Here’s the thing.  I’m not an jazzercizer.. I don’t really “do” exercise.  In fact, I hate pointless exercise and think that people who go to gyms are weird.  Can’t explain it - I just get annoyed with exercise.  I know this about myself.  No big deal.  I am still very physically active, nonetheless.  I live a very energetic life.  Really.  I do.  Exercise isn’t my problem.  I know what my problem is and I can’t (don’t want to) fix it.

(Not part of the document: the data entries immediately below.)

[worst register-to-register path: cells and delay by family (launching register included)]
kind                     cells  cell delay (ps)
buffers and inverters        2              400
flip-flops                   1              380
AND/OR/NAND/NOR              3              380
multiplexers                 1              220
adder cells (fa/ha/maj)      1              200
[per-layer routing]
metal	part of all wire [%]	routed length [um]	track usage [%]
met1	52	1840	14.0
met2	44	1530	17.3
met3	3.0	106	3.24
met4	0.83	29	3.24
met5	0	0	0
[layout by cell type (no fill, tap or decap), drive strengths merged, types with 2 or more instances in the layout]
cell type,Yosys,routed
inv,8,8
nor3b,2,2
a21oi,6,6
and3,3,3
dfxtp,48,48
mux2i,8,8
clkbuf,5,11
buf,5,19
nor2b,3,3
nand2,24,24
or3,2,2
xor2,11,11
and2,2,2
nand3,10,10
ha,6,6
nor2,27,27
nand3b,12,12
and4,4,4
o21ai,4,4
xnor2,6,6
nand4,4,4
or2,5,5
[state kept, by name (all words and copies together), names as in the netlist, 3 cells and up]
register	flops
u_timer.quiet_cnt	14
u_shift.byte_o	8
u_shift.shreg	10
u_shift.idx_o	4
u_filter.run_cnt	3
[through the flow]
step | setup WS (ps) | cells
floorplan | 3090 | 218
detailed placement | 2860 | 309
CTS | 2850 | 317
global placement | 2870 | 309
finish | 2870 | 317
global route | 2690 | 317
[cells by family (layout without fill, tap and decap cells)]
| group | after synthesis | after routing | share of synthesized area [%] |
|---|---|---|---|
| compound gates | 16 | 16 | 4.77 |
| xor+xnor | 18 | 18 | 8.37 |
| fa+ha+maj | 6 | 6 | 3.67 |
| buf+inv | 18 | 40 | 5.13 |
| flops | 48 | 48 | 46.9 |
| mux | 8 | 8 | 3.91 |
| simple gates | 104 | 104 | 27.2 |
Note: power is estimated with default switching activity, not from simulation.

It’s food.  I love it.  I mean, I love it like most people love sex or drinking or - name your addiction.  Seriously.  If you want me to be somewhere, just dangle a carrot in front of me - if food will be there, so will I.  And, here I am, two days into the flu and it’s in front of me and even though I feel like dog shit, I want to eat it.  I love it.  Love. It.

My adoration of food has never been a problem.  Until tonight.  I caught a glimpse of my spreaded out ass today in the mirror.  Sure I was wearing my “sick” pants (a very old and very saggy pair of sweat pants that are far from flattering) but, still.  It looked gross.  And, I know that my love of eating is the cause.  Don’t get me wrong.  I don’t have an actual addiction.  I just love food.  I love cooking it, smelling, picking it out at the farmer’s market, reading about it, planning meals..  

So, what’s a girl to do?  The Dr. Weil trial is going well but, since I have been sick all week, it is hard to be following a health regimen.  All I have felt like doing is sleeping (and eating, somehow).  Perhaps if I keep following it, I will develop a better sense of balancing foods I adore with foods I should eat to age “gracefully” and without the mom butt creeping up on me as fast as it is. 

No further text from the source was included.